===== config.mk =====
export PLATFORM = sky130hd
export DESIGN_NAME = text_line_scheduler
export DESIGN_NICKNAME = d
export VERILOG_FILES = /design/src/rtl/text_line_scheduler_pkg.sv /design/src/rtl/text_line_buffer.sv /design/src/rtl/text_line_scheduler.sv
export SDC_FILE = /design/constraint.sdc
export NUM_CORES = 1
export LEC_CHECK = 0
export BUFFER_PORTS_ARGS = -buffer_cell sky130_fd_sc_hd__clkbuf_2
export CORE_UTILIZATION = 35
export CTS_CLUSTER_SIZE = 28
export DETAILED_ROUTE_END_ITERATION = 6
export HOLD_SLACK_MARGIN = 0.12
export PLACE_DENSITY_LB_ADDON = 0.25
export SYNTH_ARGS = -nofsm -noshare
export SYNTH_HDL_FRONTEND = slang
export SYNTH_SLANG_ARGS = --single-unit

===== constraint.sdc =====
create_clock -name clk -period 11.7 [get_ports clk]
set_clock_uncertainty 0.15 [all_clocks]
set_input_delay 1.755 -clock clk [delete_from_list [all_inputs] [get_ports clk]]
set_output_delay 1.755 -clock clk [all_outputs]
set_load 0.1 [all_outputs]

===== src/rtl/text_line_scheduler_pkg.sv =====
// Shared definitions for the text line scheduler.
//   CHAR_W, CHAR_H : glyph cell size in pixels; fixed by the glyph ROM
//   wr_state_e     : host write FSM state encoding
//   BLANK_CHAR     : character code used to initialise the line buffers
package text_line_scheduler_pkg;

    localparam int unsigned CHAR_W = 16;
    localparam int unsigned CHAR_H = 32;

    typedef enum logic [1:0] {
        StIdle    = 2'd0,
        StLoading = 2'd1,
        StPending = 2'd2
    } wr_state_e;

    localparam logic [7:0] BLANK_CHAR = 8'd32;

endpackage


===== src/rtl/text_line_buffer.sv =====
// Double-buffered character store. The host fills the back buffer; a single
// swap strobe copies the whole back buffer into the active buffer, which is
// what scan-out reads.
//   clk, reset_n       : pixel clock, synchronous active-low reset
//   wr_en/idx/data     : back-buffer write port
//   swap               : copy back buffer into active buffer
//   rd_idx -> rd_data  : combinational active-buffer read port
module text_line_buffer
    import text_line_scheduler_pkg::*;
#(
    parameter int unsigned MAX_CHARS = 16,
    parameter int unsigned IDX_W     = $clog2(MAX_CHARS)
) (
    input  logic             clk,
    input  logic             reset_n,
    input  logic             wr_en,
    input  logic [IDX_W-1:0] wr_idx,
    input  logic [7:0]       wr_data,
    input  logic             swap,
    input  logic [IDX_W-1:0] rd_idx,
    output logic [7:0]       rd_data
);

    logic [7:0] back_q   [MAX_CHARS];
    logic [7:0] active_q [MAX_CHARS];

    always_ff @(posedge clk) begin
        if (!reset_n) begin
            for (int i = 0; i < int'(MAX_CHARS); i++) begin
                back_q[i]   <= BLANK_CHAR;
                active_q[i] <= BLANK_CHAR;
            end
        end else begin
            if (wr_en) begin
                back_q[wr_idx] <= wr_data;
            end
            if (swap) begin
                for (int i = 0; i < int'(MAX_CHARS); i++) begin
                    active_q[i] <= back_q[i];
                end
            end
        end
    end

    assign rd_data = active_q[rd_idx];

endmodule


===== src/rtl/text_line_scheduler.sv =====
// Scans one line of text through the 16x32 glyph ROM for the VGA overlay.
// The host loads a string into a back buffer over a valid/ready port; the
// string becomes visible only at the next frame_start after it is complete.
// Scan-out maps x,y to a character cell, drives the ROM (stage 1) and
// registers the ROM result into pixel_on (stage 2): two clocks of latency.
//
// Ports:
//   clk, reset_n                  : pixel clock, synchronous active-low reset
//   wr_valid, wr_char, wr_last    : host character stream
//   wr_ready                      : a character is accepted this cycle if valid
//   load_pending                  : complete string waiting for frame swap
//   x, y, video_on, frame_start   : scan position and timing
//   font_code, font_start_x/y     : character and cell origin to glyph ROM
//   font_x, font_y                : registered scan position to glyph ROM
//   font_on                       : glyph ROM pixel (combinational from font_*)
//   pixel_on                      : text pixel lit
//
// Optional build macro CURSOR_BLINK_EN: adds a cursor cell just after the last
// character that blinks with a 32-frame period.
module text_line_scheduler
    import text_line_scheduler_pkg::*;
#(
    parameter int unsigned MAX_CHARS = 16,
    parameter int unsigned ORIGIN_X  = 64,
    parameter int unsigned ORIGIN_Y  = 32
) (
    input  logic       clk,
    input  logic       reset_n,
    input  logic       wr_valid,
    input  logic [7:0] wr_char,
    input  logic       wr_last,
    output logic       wr_ready,
    output logic       load_pending,
    input  logic [9:0] x,
    input  logic [9:0] y,
    input  logic       video_on,
    input  logic       frame_start,
    output logic [7:0] font_code,
    output logic [9:0] font_start_x,
    output logic [9:0] font_start_y,
    output logic [9:0] font_x,
    output logic [9:0] font_y,
    input  logic       font_on,
    output logic       pixel_on
);

    localparam int unsigned IDX_W      = $clog2(MAX_CHARS);
    localparam int unsigned LEN_W      = IDX_W + 1;
    localparam int unsigned CELL_SHIFT = $clog2(CHAR_W);

    // ------------------------------------------------------------------
    // Host write FSM
    // ------------------------------------------------------------------
    wr_state_e        state_q, state_d;
    logic [LEN_W-1:0] count_q, count_d;
    logic [LEN_W-1:0] active_len_q, active_len_d;
    logic [IDX_W-1:0] wr_idx;
    logic             accept;
    logic             swap;

    always_comb begin
        state_d      = state_q;
        count_d      = count_q;
        active_len_d = active_len_q;
        wr_ready     = 1'b0;
        load_pending = 1'b0;
        accept       = 1'b0;
        swap         = 1'b0;
        wr_idx       = '0;
        unique case (state_q)
            StIdle: begin
                wr_ready = 1'b1;
                accept   = wr_valid;
                if (accept) begin
                    count_d = LEN_W'(1);
                    state_d = wr_last ? StPending : StLoading;
                end
            end
            StLoading: begin
                wr_ready = 1'b1;
                accept   = wr_valid;
                wr_idx   = count_q[IDX_W-1:0];
                if (accept) begin
                    count_d = count_q + LEN_W'(1);
                    // A full buffer terminates the string even without wr_last.
                    if (wr_last || (wr_idx == IDX_W'(MAX_CHARS - 1))) begin
                        state_d = StPending;
                    end
                end
            end
            StPending: begin
                load_pending = 1'b1;
                if (frame_start) begin
                    swap         = 1'b1;
                    active_len_d = count_q;
                    state_d      = StIdle;
                end
            end
            default: state_d = StIdle;
        endcase
    end

    always_ff @(posedge clk) begin
        if (!reset_n) begin
            state_q      <= StIdle;
            count_q      <= '0;
            active_len_q <= '0;
        end else begin
            state_q      <= state_d;
            count_q      <= count_d;
            active_len_q <= active_len_d;
        end
    end

    // ------------------------------------------------------------------
    // Character storage
    // ------------------------------------------------------------------
    logic [9:0] dx;
    logic [9:0] col;
    logic [7:0] rd_data;

    text_line_buffer #(
        .MAX_CHARS (MAX_CHARS),
        .IDX_W     (IDX_W)
    ) u_buffer (
        .clk     (clk),
        .reset_n (reset_n),
        .wr_en   (accept),
        .wr_idx  (wr_idx),
        .wr_data (wr_char),
        .swap    (swap),
        .rd_idx  (col[IDX_W-1:0]),
        .rd_data (rd_data)
    );

    // ------------------------------------------------------------------
    // Cell mapping
    // ------------------------------------------------------------------
    logic in_line;
    logic hit;
    logic draw_cell;
    logic cursor_lit;
    logic [9:0] cell_x;

    assign dx      = x - 10'(ORIGIN_X);
    assign col     = dx >> CELL_SHIFT;
    assign in_line = video_on && (x >= 10'(ORIGIN_X)) && (y >= 10'(ORIGIN_Y)) &&
                     (y < 10'(ORIGIN_Y + CHAR_H));
    // Truncating col for the read index is safe: the read data only matters
    // when col < active_len <= MAX_CHARS (or col == active_len < MAX_CHARS).
    assign hit     = in_line && (col < 10'(active_len_q));
    assign cell_x  = 10'(ORIGIN_X) + (col << CELL_SHIFT);

`ifdef CURSOR_BLINK_EN
    logic [4:0] frame_cnt_q;
    logic       cursor_cell;

    always_ff @(posedge clk) begin
        if (!reset_n) begin
            frame_cnt_q <= '0;
        end else if (frame_start) begin
            frame_cnt_q <= frame_cnt_q + 5'd1;
        end
    end

    assign cursor_cell = in_line && (col == 10'(active_len_q)) &&
                         (active_len_q < LEN_W'(MAX_CHARS));
    // Blink phase is captured with the pixel so both stages see one frame.
    assign cursor_lit  = cursor_cell && frame_cnt_q[4];
    assign draw_cell   = hit || cursor_cell;
`else
    assign cursor_lit  = 1'b0;
    assign draw_cell   = hit;
`endif

    // ------------------------------------------------------------------
    // Two-stage pixel pipeline
    // ------------------------------------------------------------------
    logic [7:0] font_code_q;
    logic [9:0] font_start_x_q, font_start_y_q, font_x_q, font_y_q;
    logic       hit_q, cursor_lit_q, pixel_on_q;

    always_ff @(posedge clk) begin
        if (!reset_n) begin
            font_code_q    <= '0;
            font_start_x_q <= '0;
            font_start_y_q <= '0;
            font_x_q       <= '0;
            font_y_q       <= '0;
            hit_q          <= 1'b0;
            cursor_lit_q   <= 1'b0;
            pixel_on_q     <= 1'b0;
        end else begin
            font_code_q    <= draw_cell ? rd_data : 8'd0;
            font_start_x_q <= cell_x;
            font_start_y_q <= 10'(ORIGIN_Y);
            font_x_q       <= x;
            font_y_q       <= y;
            hit_q          <= hit;
            cursor_lit_q   <= cursor_lit;
            pixel_on_q     <= (hit_q && font_on) || cursor_lit_q;
        end
    end

    assign font_code    = font_code_q;
    assign font_start_x = font_start_x_q;
    assign font_start_y = font_start_y_q;
    assign font_x       = font_x_q;
    assign font_y       = font_y_q;
    assign pixel_on     = pixel_on_q;

endmodule


After elaboration in Yosys (flattened, before gate mapping)
Memory sizes are Yosys's and may differ from the RTL's. A register that Yosys moved wholly into a read port is not among the register bits.
Index checks and enable logic that the tools add are counted.

operators by class
  add/subtract/negate cells = 3
  $lt $le $gt $ge = 4
  eq/ne operators = 7
  mux-type cells = 42
  bitwise logic cells = 16
  reduce and logical (&&, ||, !) cells = 15

operators with widths
  kind                                                                                  count
  8-bit 2-to-1 mux                                                                      17
  1-bit bitwise OR                                                                      16
  1-bit 2-to-1 mux                                                                      13
  7-bit by 10-bit adder with 10-bit output, first input constant                        1
  10-bit by 6-bit greater-or-equal comparator with 1-bit output, second input constant  1
  10-bit by 7-bit greater-or-equal comparator with 1-bit output, second input constant  1
  10-bit by 7-bit less-than comparator with 1-bit output, second input constant         1
  2-bit 2-to-1 mux                                                                      5
  5-bit 2-to-1 mux                                                                      2
  5-bit case mux with 2 select lines                                                    1
  10-bit by 7-bit subtractor with 10-bit output, second input constant                  1
  4-bit 2-to-1 mux                                                                      2
  2-bit != test, second input constant                                                  4
  8-bit OR reduction                                                                    1
  6-bit by 5-bit less-than comparator with 1-bit output                                 1
  6-bit 2-to-1 mux                                                                      1
  2-bit case mux with 3 select lines                                                    1
  5-bit by 1-bit adder with 5-bit output, second input constant                         1
  1-bit logical AND                                                                     5
  4-bit == test, second input constant                                                  1
  2-bit AND reduction                                                                   2
  4-bit AND reduction                                                                   1
  3-bit AND reduction                                                                   1
  2-bit by 1-bit == test with 1-bit output, second input constant                       1
  6 further kinds                                                                       6

word-level totals
  register bits = 54
  bits in writable memories = 256
  input bits = 35
  output and inout bits = 51
  logic and storage cells = 98
  memories = 2

memory list
  name               words  bits a word  rd ports  clocked after Yosys merged registers in  wr ports  RTL line                text
  u_buffer.active_q  16     8            1         1                                        16        text_line_buffer.sv:25  logic [7:0] active_q [MAX_CHARS];
  u_buffer.back_q    16     8            16        0                                        16        text_line_buffer.sv:24  logic [7:0] back_q [MAX_CHARS];

Depth between registers and ports, before layout
Gate-level depths: netlist of run 1.

  depth after elaboration = 8
  depth in mapped cells = 7

Hierarchy
Synthesis of run 1 repeated with hierarchy kept, for this count alone.

unflattened totals
  cell total of the unflattened synthesis = 847
  area, all modules = 12549.5 um^2

by module, submodules not included
  module               instances  cells an instance  area an instance (um^2)  seq. area each (um^2)
  text_line_buffer     1          658                10695.3                  7687.4
  text_line_scheduler  1          189                1854.3                   920.9

Least setup slack after synthesis of run 1
OpenSTA, ideal clock, no wires.

  kind = input -> register
  start point = in reset_n
  end point = mem u_buffer.active_q[0][0], enable pin
  setup time = 0.483 ns
  data arrival time = 4.619 ns
  path slack = 6.448 ns
  cell stages on the path = 3
  buffers on the path = 1
  path through = buf_2 -> a21boi_0 -> inv_1

RTL lines
  what         RTL line                   text
  from (decl)  text_line_scheduler.sv:28  input logic reset_n,
  to (decl)    text_line_buffer.sv:25

==> flow_metrics.env, run 1 <==
export IMPL_synthArstFlopShare_pct=0
export IMPL_r2r_cells=5
export IMPL_synth_area_top_cells="edfxtp_1, and2_1, dfxtp_1, mux4_2, nand2b_1"
export IMPL_post_cts_buffers=0
export IMPL_die_area_sq_mm=0.0360
export IMPL_synthFlopType="edfxtp_1"
export IMPL_post_cts_resized=0
export IMPL_grt_usage_pct=14.6
export IMPL_required_ns=11.70
export IMPL_ir_worst_vdd_mv=0.115
export IMPL_wl_per_cell_um=18.9
export IMPL_cts_root_buffer="clkbuf_16"
export IMPL_hold_path_end="pixel_on$_SDFF_PN0_"
export IMPL_intPower_mw=1.84
export IMPL_holdCritPathClass="reg2reg"
export IMPL_place_area_sq_mm=0.0130
export IMPL_fill_cells=3181
export IMPL_grt_max_degree=86
export IMPL_status="completed"
export IMPL_drt_pass1_iter_count=4
export IMPL_final_common_cell="edfxtp_1"
export IMPL_ys_seq_elements=302
export IMPL_cts_tree="yes"
export IMPL_initial_core_util_pct=35.6
export IMPL_io_pins=86
export IMPL_overflow=0
export IMPL_startpoint_type="input pin"
export IMPL_synth_edff_count=256
export IMPL_crit_arrival_ns=4.00
export IMPL_via_count=6379
export IMPL_slew_headroom_pct=24.7
export IMPL_core_sq_mm=0.0346
export IMPL_place_congestion=0.744
export IMPL_htree_levels=1
export IMPL_power_density_mw_per_mm2=169
export IMPL_crit_fanout=36
export IMPL_rrSetupSlack_ns=8.79
export IMPL_fin_util_pct=40.6
export IMPL_timing_fmax_mhz=250
export IMPL_dp_hpwl_um=16700
export IMPL_port_buffers=72
export IMPL_antenna_found_initial=0
export IMPL_timing_setup_tns_ns=0
export IMPL_pwr_share_clk_pct=41.3
export IMPL_worst_pin_slew_ns=1.12
export IMPL_avgSynthCellArea_sq_um=14.8
export IMPL_nets=936
export IMPL_fp_dieW_um=190
export IMPL_finalHoldViolCount=0
export IMPL_wl_um=25900
export IMPL_place_ws_ns=7.16
export IMPL_cts_buffers=31
export IMPL_rows=68
export IMPL_p_leak_nw=5.06
export IMPL_yosysTopAreaCell="edfxtp_1"
export IMPL_die_h_um=190
export IMPL_ys_warn_count=0
export IMPL_seq_power_share_pct=51.4
export IMPL_antenna_left=0
export IMPL_p_sw_share_pct=22.6
export IMPL_hp_start="hit_q$_SDFF_PN0_"
export IMPL_drv_slew=0
export IMPL_postLayoutCellArea_sq_mm=0.0140
export IMPL_grt_pass1_vias=6449
export IMPL_end_kind="flip-flop"
export IMPL_finalSetupViolations=0
export IMPL_syn_area_sq_mm=0.0123
export IMPL_p_switching_mw=0.536
export IMPL_cts_max_path_buffers=3
export IMPL_clock_sinks=302
export IMPL_clk_latency_ns=0.54
export IMPL_antenna_cells=0
export IMPL_fin_crit_ns=3.99
export IMPL_final_cell_mix="edfxtp_1, and2_1, clkbuf_2"
export IMPL_timing_final_ws_setup_ns=7.71
export IMPL_yosysUniqueCellTypes=43
export IMPL_clk_pin_slew_ns=0.06
export IMPL_post_route_drc_count=0
export IMPL_areaGrowthSynthToFinish_pct=14.0
export IMPL_rsz0062_at_grt="no"
export IMPL_cap_violations=0
export IMPL_critPathKind="in2reg"
export IMPL_synth_top_area_share_pct=62.4
export IMPL_hold_buffers=0
export IMPL_yosysSeqAreaShare_pct=69.9
export IMPL_r2r_end="u_buffer.active_q[5][2]$_SDFFCE_PN0P_"
export IMPL_min_path_cells=1
export IMPL_combinationalPowerShare_pct=7.2
export IMPL_min_period_over_period_pct=34.1
export IMPL_via_per_inst=4.65
export IMPL_grt_pass1_wl_um=39600
export IMPL_layout_drive_gt1_share_pct=17.4
export IMPL_drt_initial_drc_count=434
export IMPL_synth_cells=833
export IMPL_worstReg2RegStart="state_q[1]$_SDFFE_PN0P_"
[power groups by stage]
| stage | Clock, mW | Combinational [mW] | Sequential (mW) |
|---|---|---|---|
| 3_5_place_dp | 0 | 0.174 | 1.25 |
| 6_report | 0.981 | 0.172 | 1.22 |
| 4_1_cts | 1.00 | 0.175 | 1.22 |
| 3_3_place_gp | 0 | 0.174 | 1.24 |
| 5_1_grt | 1.04 | 0.183 | 1.23 |
| 2_1_floorplan | 0 | 0.0986 | 1.27 |
[stage by stage]
stage	std cells	hold WS, ns	total power [mW]
finish	1372	0.317	2.38
global route	1372	0.333	2.45
CTS	1372	0.321	2.40
detailed placement	1316	0.307	1.42
global placement	1316	0.302	1.42
floorplan	845	0.294	1.37
[state kept, by name (all words and copies together) (netlist names), 2 cells and up]
register / flops
count_q: 5
font_x: 10
u_buffer.back_q: 128
font_start_x: 3
font_y: 10
state_q: 2
u_buffer.active_q: 128
font_code: 8
active_len_q: 5
[cells in the mapped netlist, types with 11 or more instances]
library cell	count
nand2b_1	24
a22oi_1	16
clkbuf_1	35
or3_1	14
buf_4	19
inv_1	11
mux4_2	32
nor2_1	22
and2_1	241
dfxtp_1	46
edfxtp_1	256
o21ai_0	22
nand2_1	14
[routing by layer]
layer  GRT usage (%)  vias to the layer above  wire length [um]
li1                -                     3079                 -
met1            20.5                     3117             12300
met2            23.9                      148             12000
met3            1.97                       35              1150
met4            3.78                        0               482
met5               0                        -                 0
[critical path: stages]
cell and delay, ns:
clkbuf_2 0.49, nand3_1 0.28, or3_1 0.54, o21ai_0 0.92
[logic make-up after synthesis]
logic type / share of synthesized area (%)
other: 0.0304
adders and majority gates: 0.711
DFF: 69.9
xor gates and xnor gates: 0.213
muxes: 5.85
buffers and inverters: 2.86
and+or+nand+nor: 17.3
AOI/OAI and AO/OA: 3.16
[layout make-up]
class,count,area [sq um],share of cell area [%]
sequential,302,8610,61.3
multi-input combinational,470,3410,24.3
clock buffer,37,798,5.68
tap,455,569,4.05
timing repair buffer,78,405,2.89
clock inverter,19,213,1.51
inverter,11,43.8,0.312
[worst max path at each step]
stage	startpoint	end	slack (ns)	cells past startpoint
final	reset_n	u_buffer.back_q[11][7]$_SDFFCE_PN0P_	7.71	4
after global routing	reset_n	u_buffer.back_q[11][4]$_SDFFCE_PN0P_	7.50	4
after CTS	reset_n	u_buffer.active_q[5][7]$_SDFFCE_PN0P_	7.72	4
after detailed placement	reset_n	u_buffer.active_q[0][7]$_SDFFCE_PN0P_	7.16	4
after global placement	reset_n	u_buffer.active_q[8][2]$_SDFFCE_PN0P_	7.20	4
after floorplan	reset_n	u_buffer.active_q[0][0]$_SDFFCE_PN0P_	6.45	3
No activity file was read; power rests on OpenSTA's default activity.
+++++
TASK STATEMENT ::
The expected answer is an exact copy of the lines above, beginning at the line with "export IMPL_postLayoutCellArea_sq_mm=0.0140" and ending at the line with "export IMPL_synth_cells=833", with both ends in.

SOLUTION TO THIS EXERCISE ::
export IMPL_postLayoutCellArea_sq_mm=0.0140
export IMPL_grt_pass1_vias=6449
export IMPL_end_kind="flip-flop"
export IMPL_finalSetupViolations=0
export IMPL_syn_area_sq_mm=0.0123
export IMPL_p_switching_mw=0.536
export IMPL_cts_max_path_buffers=3
export IMPL_clock_sinks=302
export IMPL_clk_latency_ns=0.54
export IMPL_antenna_cells=0
export IMPL_fin_crit_ns=3.99
export IMPL_final_cell_mix="edfxtp_1, and2_1, clkbuf_2"
export IMPL_timing_final_ws_setup_ns=7.71
export IMPL_yosysUniqueCellTypes=43
export IMPL_clk_pin_slew_ns=0.06
export IMPL_post_route_drc_count=0
export IMPL_areaGrowthSynthToFinish_pct=14.0
export IMPL_rsz0062_at_grt="no"
export IMPL_cap_violations=0
export IMPL_critPathKind="in2reg"
export IMPL_synth_top_area_share_pct=62.4
export IMPL_hold_buffers=0
export IMPL_yosysSeqAreaShare_pct=69.9
export IMPL_r2r_end="u_buffer.active_q[5][2]$_SDFFCE_PN0P_"
export IMPL_min_path_cells=1
export IMPL_combinationalPowerShare_pct=7.2
export IMPL_min_period_over_period_pct=34.1
export IMPL_via_per_inst=4.65
export IMPL_grt_pass1_wl_um=39600
export IMPL_layout_drive_gt1_share_pct=17.4
export IMPL_drt_initial_drc_count=434
export IMPL_synth_cells=833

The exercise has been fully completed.